→ **What to do**
The answer must be every line below that contains the string "floorplan".

Saved data entries:

------------------------------------------------------------------------

File: config.mk
export PLATFORM = sky130hd
export DESIGN_NAME = frame_scheduler_flat
export DESIGN_NICKNAME = d
export VERILOG_FILES = /design/src/rtl/frame_scheduler_pkg.sv /design/src/rtl/frame_scheduler_if.sv /design/src/rtl/frame_scheduler_tick_gen.sv /design/src/rtl/frame_scheduler.sv /design/src/flat_wrapper.sv
export SDC_FILE = /design/constraint.sdc
export NUM_CORES = 1
export LEC_CHECK = 0
export ABC_AREA = 1
export CORE_MARGIN = 1.5
export CORE_UTILIZATION = 35
export DETAILED_ROUTE_END_ITERATION = 10
export SETUP_SLACK_MARGIN = 0.5
export SLEW_MARGIN = 40
export SYNTH_ARGS = -nofsm -noshare
export SYNTH_HDL_FRONTEND = slang
export SYNTH_SLANG_ARGS = --single-unit
File: constraint.sdc
create_clock -name clk -period 5.1 [get_ports clk]
set_input_delay 1.02 -clock clk [delete_from_list [all_inputs] [get_ports clk]]
set_output_delay 1.02 -clock clk [all_outputs]
set_load 0.02 [all_outputs]
File: src/rtl/frame_scheduler_pkg.sv
// Shared types and constants for the game frame scheduler.
// Holds the FSM encoding, phase indices and the period helper.
package frame_sched_pkg;

   typedef enum logic {
      ST_IDLE = 1'b0,
      ST_RUN  = 1'b1
   } state_t;

   localparam int PH_PLAYER  = 0;
   localparam int PH_BULLET  = 1;
   localparam int PH_ENEMY   = 2;
   localparam int PH_COLLIDE = 3;

   localparam int DEF_BASE_TICK_CYCLES = 5_000_000;
   localparam int DEF_N_PHASE          = 4;
   localparam int DEF_TIMEOUT_CYCLES   = 1024;
   localparam int DEF_FRAME_W          = 16;

   // A one-cycle period would make tick a constant level, so two is the floor.
   function automatic logic [31:0] calc_period(input logic [31:0] base, input logic [1:0] speed);
      logic [31:0] p;
      p = base >> speed;
      if (p < 32'd2) p = 32'd2;
      return p;
   endfunction

endpackage

File: src/rtl/frame_scheduler_if.sv
// Control/status bundle between the frame scheduler and the game subsystems.
// The master side drives run controls and phase_done; the slave side is the scheduler.
interface frame_scheduler_if #(
   parameter int N_PHASE = 4,
   parameter int FRAME_W = 16
);
   logic               enable;
   logic               pause;
   logic [1:0]         speed;
   logic [N_PHASE-1:0] phase_done;
   logic [N_PHASE-1:0] phase_req;
   logic               tick;
   logic               frame_done;
   logic               busy;
   logic [FRAME_W-1:0] frame_cnt;
   logic [7:0]         overrun_cnt;
   logic               timeout_err;

   modport master (
      output enable, pause, speed, phase_done,
      input  phase_req, tick, frame_done, busy, frame_cnt, overrun_cnt, timeout_err
   );

   modport slave (
      input  enable, pause, speed, phase_done,
      output phase_req, tick, frame_done, busy, frame_cnt, overrun_cnt, timeout_err
   );
endinterface

File: src/rtl/frame_scheduler_tick_gen.sv
// Programmable game-tick divider: tick is a combinational pulse in the cycle cnt==period-1.
// speed is latched only on wrap or while disabled, so a mid-period change applies next period.
module tick_gen
   import frame_sched_pkg::*;
#(
   parameter int BASE_TICK_CYCLES = DEF_BASE_TICK_CYCLES
) (
   input  logic       clk,
   input  logic       rst,
   input  logic       enable,
   input  logic       pause,
   input  logic [1:0] speed,
   output logic       tick
);

   localparam logic [31:0] BASE = 32'(BASE_TICK_CYCLES);

   logic [31:0] cnt;
   logic [31:0] period;

   assign tick = !rst && enable && !pause && (cnt == period - 32'd1);

   always_ff @(posedge clk) begin
      if (rst) begin
         cnt    <= 32'd0;
         period <= calc_period(BASE, 2'd0);
      end else if (!enable) begin
         cnt    <= 32'd0;
         period <= calc_period(BASE, speed);
      end else if (tick) begin
         cnt    <= 32'd0;
         period <= calc_period(BASE, speed);
      end else if (!pause) begin
         cnt    <= cnt + 32'd1;
      end
   end

endmodule

File: src/rtl/frame_scheduler.sv
// Frame sequencer: each tick walks phase_req one-hot through N_PHASE req/done phases, one cycle after the tick.
// Phases are bounded by a watchdog; ticks arriving mid-frame are dropped and counted.
module frame_scheduler
   import frame_sched_pkg::*;
#(
   parameter int BASE_TICK_CYCLES = DEF_BASE_TICK_CYCLES,
   parameter int N_PHASE          = DEF_N_PHASE,
   parameter int TIMEOUT_CYCLES   = DEF_TIMEOUT_CYCLES,
   parameter int FRAME_W          = DEF_FRAME_W
) (
   input logic              clk,
   input logic              rst,
   frame_scheduler_if.slave bus
);

   localparam int KW   = (N_PHASE > 1) ? $clog2(N_PHASE) : 1;
   localparam int WD_W = $clog2(TIMEOUT_CYCLES + 1);

   localparam logic [KW-1:0]      K_FIRST = KW'(PH_PLAYER);
   localparam logic [KW-1:0]      K_LAST  = KW'(N_PHASE - 1);
   localparam logic [WD_W-1:0]    WD_LAST = WD_W'(TIMEOUT_CYCLES - 1);
   localparam logic [N_PHASE-1:0] REQ_ONE = N_PHASE'(1);

   state_t              state, state_n;
   logic [KW-1:0]       k, k_n;
   logic [WD_W-1:0]     wdog, wdog_n;
   logic                frame_done_q, frame_done_n;
   logic [FRAME_W-1:0]  frame_cnt_q, frame_cnt_n;
   logic [7:0]          overrun_q, overrun_n;
   logic                terr_q, terr_n;
   logic                tick_w;
   logic                done_k;
   logic                expired;
   logic                final_exit;

   tick_gen #(
      .BASE_TICK_CYCLES(BASE_TICK_CYCLES)
   ) u_tick_gen (
      .clk    (clk),
      .rst    (rst),
      .enable (bus.enable),
      .pause  (bus.pause),
      .speed  (bus.speed),
      .tick   (tick_w)
   );

   always_ff @(posedge clk) begin
      if (rst) begin
         state        <= ST_IDLE;
         k            <= K_FIRST;
         wdog         <= '0;
         frame_done_q <= 1'b0;
         frame_cnt_q  <= '0;
         overrun_q    <= 8'd0;
         terr_q       <= 1'b0;
      end else begin
         state        <= state_n;
         k            <= k_n;
         wdog         <= wdog_n;
         frame_done_q <= frame_done_n;
         frame_cnt_q  <= frame_cnt_n;
         overrun_q    <= overrun_n;
         terr_q       <= terr_n;
      end
   end

   always_comb begin
      state_n      = state;
      k_n          = k;
      wdog_n       = wdog;
      frame_done_n = 1'b0;
      frame_cnt_n  = frame_cnt_q;
      overrun_n    = overrun_q;
      terr_n       = terr_q;
      final_exit   = 1'b0;
      done_k       = bus.phase_done[k];
      expired      = (wdog == WD_LAST);

      if (!bus.enable) begin
         state_n = ST_IDLE;
         k_n     = K_FIRST;
         wdog_n  = '0;
      end else begin
         case (state)
            ST_IDLE: begin
               if (tick_w) begin
                  state_n = ST_RUN;
                  k_n     = K_FIRST;
                  wdog_n  = '0;
               end
            end
            ST_RUN: begin
               if (done_k || expired) begin
                  // A done arriving on the watchdog's last cycle still counts as done.
                  if (!done_k) terr_n = 1'b1;
                  wdog_n = '0;
                  if (k == K_LAST) begin
                     final_exit   = 1'b1;
                     frame_done_n = 1'b1;
                     frame_cnt_n  = frame_cnt_q + 1'b1;
                     k_n          = K_FIRST;
                     if (!tick_w) state_n = ST_IDLE;
                  end else begin
                     k_n = k + 1'b1;
                  end
               end else begin
                  wdog_n = wdog + 1'b1;
               end
               if (tick_w && !final_exit && (overrun_q != 8'hFF))
                  overrun_n = overrun_q + 8'd1;
            end
            default: state_n = ST_IDLE;
         endcase
      end
   end

   assign bus.tick        = tick_w;
   assign bus.busy        = (state == ST_RUN);
   assign bus.phase_req   = (state == ST_RUN) ? (REQ_ONE << k) : '0;
   assign bus.frame_done  = frame_done_q;
   assign bus.frame_cnt   = frame_cnt_q;
   assign bus.overrun_cnt = overrun_q;
   assign bus.timeout_err = terr_q;

endmodule
File: src/flat_wrapper.sv
// flat-port wrapper written by rule: the top's interface ports become plain ports
module frame_scheduler_flat import frame_sched_pkg::*;
#(
   parameter int BASE_TICK_CYCLES = DEF_BASE_TICK_CYCLES,
   parameter int N_PHASE          = DEF_N_PHASE,
   parameter int TIMEOUT_CYCLES   = DEF_TIMEOUT_CYCLES,
   parameter int FRAME_W          = DEF_FRAME_W
)
  (clk, rst, bus_enable, bus_pause, bus_speed, bus_phase_done, bus_phase_req, bus_tick, bus_frame_done, bus_busy, bus_frame_cnt, bus_overrun_cnt, bus_timeout_err);
  frame_scheduler_if #(.N_PHASE(N_PHASE), .FRAME_W(FRAME_W)) bus_i ();
  input logic clk;
  input logic rst;
  input wire logic [$bits(bus_i.enable)-1:0] bus_enable;
  input wire logic [$bits(bus_i.pause)-1:0] bus_pause;
  input wire logic [$bits(bus_i.speed)-1:0] bus_speed;
  input wire logic [$bits(bus_i.phase_done)-1:0] bus_phase_done;
  output wire logic [$bits(bus_i.phase_req)-1:0] bus_phase_req;
  output wire logic [$bits(bus_i.tick)-1:0] bus_tick;
  output wire logic [$bits(bus_i.frame_done)-1:0] bus_frame_done;
  output wire logic [$bits(bus_i.busy)-1:0] bus_busy;
  output wire logic [$bits(bus_i.frame_cnt)-1:0] bus_frame_cnt;
  output wire logic [$bits(bus_i.overrun_cnt)-1:0] bus_overrun_cnt;
  output wire logic [$bits(bus_i.timeout_err)-1:0] bus_timeout_err;
  assign bus_i.enable = bus_enable;
  assign bus_i.pause = bus_pause;
  assign bus_i.speed = bus_speed;
  assign bus_i.phase_done = bus_phase_done;
  assign bus_phase_req = bus_i.phase_req;
  assign bus_tick = bus_i.tick;
  assign bus_frame_done = bus_i.frame_done;
  assign bus_busy = bus_i.busy;
  assign bus_frame_cnt = bus_i.frame_cnt;
  assign bus_overrun_cnt = bus_i.overrun_cnt;
  assign bus_timeout_err = bus_i.timeout_err;
  frame_scheduler #(.BASE_TICK_CYCLES(BASE_TICK_CYCLES), .N_PHASE(N_PHASE), .TIMEOUT_CYCLES(TIMEOUT_CYCLES), .FRAME_W(FRAME_W)) u_core (.clk(clk), .rst(rst), .bus(bus_i));
endmodule
# Word level (Yosys, flattened, before mapping)
# Index checks and enable logic that the tools add are counted.
# Widths: inputs -> output; s select.
# totals
ff_bits	104
inputBits	10
output_inout_bits	32
word_cells	66
# op_classes
n_addsub	6
n_lt_le_gt_ge	2
eq_ne	7
shifts	2
mux	21
bitwise	3
n_reduce_logical	16
# op_table
cell	count
$mux 32	3
$add 32x1->32 const B	1
$eq 32x32->1	1
$lt 32x2->1 const B	1
$shr 23x2->32 const A	1
$sub 32x1->32 const B	1
$mux 11	2
$pmux 11 s2	1
$add 16x1->16 const B	1
$add 11x1->11 const B	1
$eq 11x10->1 const B	1
$add 8x1->8 const B	1
$mux 1	8
$ne 8x8->1 const B	1
$reduce_and 4->1	2
$mux 2	3
$reduce_or 3->1	2
$logic_and 1x1->1	5
$mux 4	1
$ne 2x1->1 const B	2
$pmux 2 s2	1
$shl 1x2->4 const A	1
$logic_not 1->1	3
$lt 2x3->1 const B	1
10 further kinds	12

# Longest topological paths before layout
# logic_depth
word_depth	10
ltp_mapped	19
depth_no_buf	18

# Modules after synthesis
# From an unflattened synthesis, not the netlist that was laid out.
# hier_totals
hier_cells	844
hier_area_um2	5400.2
# modules_own_cells
mod	instances	cells_each	area_per_inst_um2	seq_area_each_um2
tick_gen	1	479	3071.7	900.9
frame_scheduler	1	365	2328.5	800.8

# Worst setup path before layout
# No wires, ideal clock.
# synth_path
path_kind	input to output
from	input bus_enable
to	output bus_tick
arrival_time_ps	2156
t_required_ps	4080
path_slack_ps	1924
stages	12
path_buffers	0
path_cell_list	inv_1 nor2_1 nand2_1 nor2_1 nand2_1 nor2_1 nand2_1 nor2_1 nand3_1 nor2_2 nand3_4 inv_1
# synth_between
elab_chain_cells	3
# synth_lines
item	line_no	text
from (decl)	flat_wrapper.sv:13	input wire logic [$bits(bus_i.enable)-1:0] bus_enable;
$logic_and 1x1->1 (3 in series)	frame_scheduler_tick_gen.sv:21	assign tick = !rst && enable && !pause && (cnt == period - 32'd1);
to (decl)	flat_wrapper.sv:18	output wire logic [$bits(bus_i.tick)-1:0] bus_tick;
# No other way between the ends.

# Final worst setup path
# Same ends and word-level chain as after synthesis.

==> impl_metrics.tcl <==
set metrics [dict create \
    outcome "finished clean" \
    grt_max_degree 39 \
    netlist_top_cells_area "dfxtp_1 31%, nand2_1 16%, inv_1 7.3%" \
    tightest_slew_ns 0.606 \
    die_area_sq_um 16400 \
    r2r-start "u_core.u_tick_gen.period[20]$_SDFFE_PP0P_" \
    rows 45 \
    cts_made_buffers 9 \
    ir_drop_v 0.000184 \
    layout_commonest_cell "nand2_1" \
    totalNegativeSetupSlack_ns 0 \
    min_path_cells 2 \
    postCtsSetupBuffers 0 \
    crit_type "in2out" \
    power.density_nw_per_um2 235 \
    hold_violations 0 \
    final_nets 910 \
    drive_gt1_share_pct 7.65 \
    drtAntennaViolNets 0 \
    finalWorstSetupSlack_ns 1.04 \
    clock-sinks 85 \
    yosys_warnings 0 \
    antenna_found_initial 0 \
    reg2reg_depth 14 \
    required_ns 4.08 \
    cp_top_family "simple AND/OR/NAND/NOR gates" \
    dp_hpwl_microns 10300 \
    dp_slack_ns 0.564 \
    crit_path_start_kind "primary input" \
    hold_path_class "reg2reg" \
    max_stage_delay_ns 0.59 \
    final_cell_mix "238 x nand2_1, 107 x inv_1, 100 x nor2_1" \
    drcViolationCount 0 \
    insertion_delay_ns 0.35 \
    yosysTopAreaCellShare_pct 31.0 \
    port_buffers 41 \
    synthArstFlopShare_pct 0 \
    initial_utilization_pct 35.9 \
    core_region_area_sq_um 15300 \
    cts_tree "yes" \
    drv_cap 0 \
    dieWidth_microns 128 \
    final.setup_skew_ns 0.00755 \
    io_pins 42 \
    finalSetupViolCount 0 \
    fin_crit_ns 4.06 \
    cp.arrival_ns 3.04 \
    die_h_microns 128 \
    overflow 0 \
    num_vias 5186 \
    drtPass1Iterations 5 \
    ys_seq_area_share_pct 31.0 \
    busiest_layer "met2" \
    cts.reportedPaths.clkPinSlew_ns 0.06 \
    wl_per_cell_microns 12.3 \
    route.final.wire_length_microns 13600 \
    syn_inst 846 \
    rrSetupSlack_ns 2.19 \
    grt_pass1_vias 4836 \
    ctsResizeCount 0 \
    area_growth_pct 15.9 \
    drtIter0Drc 207 \
    synth_cell_types 41 \
    grt_use_met3_pct 2.92 \
    worstPathCellList "clkdlybuf4s50_1 > inv_1 > nor2_2 > nand2_1 > nor2_1 > nand2_1 > nor2_1 > nand2_1 > nor2_1 > nand3_1 > nor2_2 > nand3_4 > inv_1 > dlymetal6s2s_1" \
    syn_area_per_cell_sq_um 6.48 \
    path_buf_inv 4 \
    crit_path_max_fanout 6 \
    endpoint_kind "output port" \
    ys.flop_type "dfxtp_1" \
    cp_slowest_cell "clkdlybuf4s50_1" \
    syn_area_sq_um 5490 \
    power_leakage_nw 2.60 \
    place_area_sq_um 6040 \
    via_per_inst 4.71 \
    clockBufferDepth 2 \
    fmax_mhz 246 \
    htreeDepth 3 \
    syn_nets 872 \
    hold_path_end "u_core.wdog[10]$_SDFFE_PP0P_" \
    antenna_cells 0 \
    worstHoldStart "u_core.wdog[10]$_SDFFE_PP0P_" \
    grtUsageMet1_pct 23.0 \
    rsz0062_at_grt "false" \
    finalMaxSlewViolations 0 \
    final_cell_area_sq_um 6350 \
    grt_pass1_wl_microns 23000 \
    period_share_pct 79.7 \
    synth_area_leader_cell "dfxtp_1" \
    hold_buffers 0 \
    synth-edff-count 0 \
    r2r-end "u_core.u_tick_gen.period[17]$_SDFFE_PP0P_" \
    synth_seq_cells 85 \
    relSlewSlack_pct 59.4 \
    gp_congestion 0.896 \
    track_usage_pct 17.3 \
    cts_root_buf "clkbuf_16" \
    use_met2_pct 28.4 \
]
==> power by group <==
group | total, W | switching, W | internal [W]
combinational | 0.000111 | 0.0000709 | 0.0000402
clock | 0.000695 | 0.000267 | 0.000429
sequential | 0.000687 | 0.0000158 | 0.000671
==> metal layers <==
layer	up-vias	wire length, microns	share of wire [%]
met4	0	240	1.8
met5	-	0	0
met3	17	501	3.7
met2	99	6080	45
li1	2759	-	-
met1	2311	6730	50
==> tightest hold or removal path: cells and delay by family (launching register included) <==
kind	cells	cell delay [ns]
simple gates	1	0.06
flops	1	0.31
compound gates	1	0.04
==> Yosys cell counts (4+ instances only) <==
cell	instances
nand2_1	238
inv_1	107
nor2_1	101
dfxtp_1	85
nand3_1	57
a21oi_1	39
nor2_2	25
nor3_1	25
o21ai_0	25
xor2_1	23
nand4_1	18
ha_1	16
nand3b_1	9
xnor2_1	9
clkbuf_1	8
nor2_4	7
buf_6	5
nand2_2	5
o21a_1	5
nor4_1	4
==> cells by family after synthesis <==
group | share of synthesized area, %
fa+ha+maj | 3.65
simple gates | 42.3
compound gates | 7.69
xor+xnor | 5.11
buf+inv | 10.2
flops | 31.0
==> state kept, by name (all words and copies together) (netlist names) <==
| signal | flops |
|---|---|
| u_core.u_tick_gen.period | 13 |
| u_core.bus.frame_done | 1 |
| u_core.bus.frame_cnt | 16 |
| u_core.wdog | 11 |
| u_core.k | 2 |
| u_core.bus.busy | 1 |
| u_core.u_tick_gen.cnt | 32 |
| u_core.bus.overrun_cnt | 8 |
| u_core.bus.timeout_err | 1 |
==> final cells by class <==
class / count / area [sq um]
Inverter: 111 / 419
Timing Repair Buffer: 44 / 435
Tap cell: 211 / 264
Clock buffer: 12 / 236
Multi-Input combinational cell: 633 / 3230
Fill cell: 1619 / 8900
Sequential cell: 85 / 1700
Clock inverter: 4 / 72.6
==> worst max-delay path by stage <==
| stage | from | end | slack [ns] | cells past startpoint |
|---|---|---|---|---|
| floorplan | bus_enable | bus_tick | 1.92 | 12 |
| global placement | bus_enable | bus_tick | 0.59 | 14 |
| detailed placement | bus_enable | bus_tick | 0.56 | 14 |
| CTS | bus_enable | bus_tick | 0.57 | 14 |
| global route | bus_enable | bus_tick | 0.83 | 14 |
| finish | bus_enable | bus_tick | 1.04 | 14 |
==> per-stage QoR <==
step / instances / hold slack (ns) / utilization, % / total power (W)
after floorplan: 846 / 0.420 / - / 0.000785
after detailed placement: 1084 / 0.438 / 39.6 / 0.000812
final: 1100 / 0.449 / 41.6 / 0.00149
after CTS: 1100 / 0.449 / 41.6 / 0.00151
after global placement: 1084 / 0.440 / 39.6 / 0.000812
after global routing: 1100 / 0.478 / 41.6 / 0.00155
(Power assumes the default switching activity.)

------------------------------------------------------------------------

→ **Answer to the exercise**
| floorplan | bus_enable | bus_tick | 1.92 | 12 |
after floorplan: 846 / 0.420 / - / 0.000785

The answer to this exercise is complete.